===== config.mk =====
export PLATFORM = sky130hd
export DESIGN_NAME = int_ctrl_vec
export DESIGN_NICKNAME = d
export VERILOG_FILES = /design/src/rtl/int_ctrl_vec.sv
export SDC_FILE = /design/constraint.sdc
export NUM_CORES = 1
export LEC_CHECK = 0
export ABC_AREA = 1
export CORE_ASPECT_RATIO = 2
export CORE_MARGIN = 5
export CORE_UTILIZATION = 51
export DETAILED_ROUTE_END_ITERATION = 12
export PLACE_DENSITY = 0.86
export SLEW_MARGIN = 10
export SYNTH_ARGS = -nofsm -noshare
export SYNTH_HDL_FRONTEND = slang
export SYNTH_SLANG_ARGS = --single-unit

===== constraint.sdc =====
create_clock -name clk -period 4.9 [get_ports clk]
set_clock_uncertainty 0.1 [all_clocks]
set_input_delay 0.98 -clock clk [delete_from_list [all_inputs] [get_ports clk]]
set_output_delay 0.98 -clock clk [all_outputs]
set_load 0.005 [all_outputs]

---+---

▶ **Task brief**:
In the material above, tally every line with the string "constraint" in it, then give that number alone.

▶ **Output of the exercise**:
2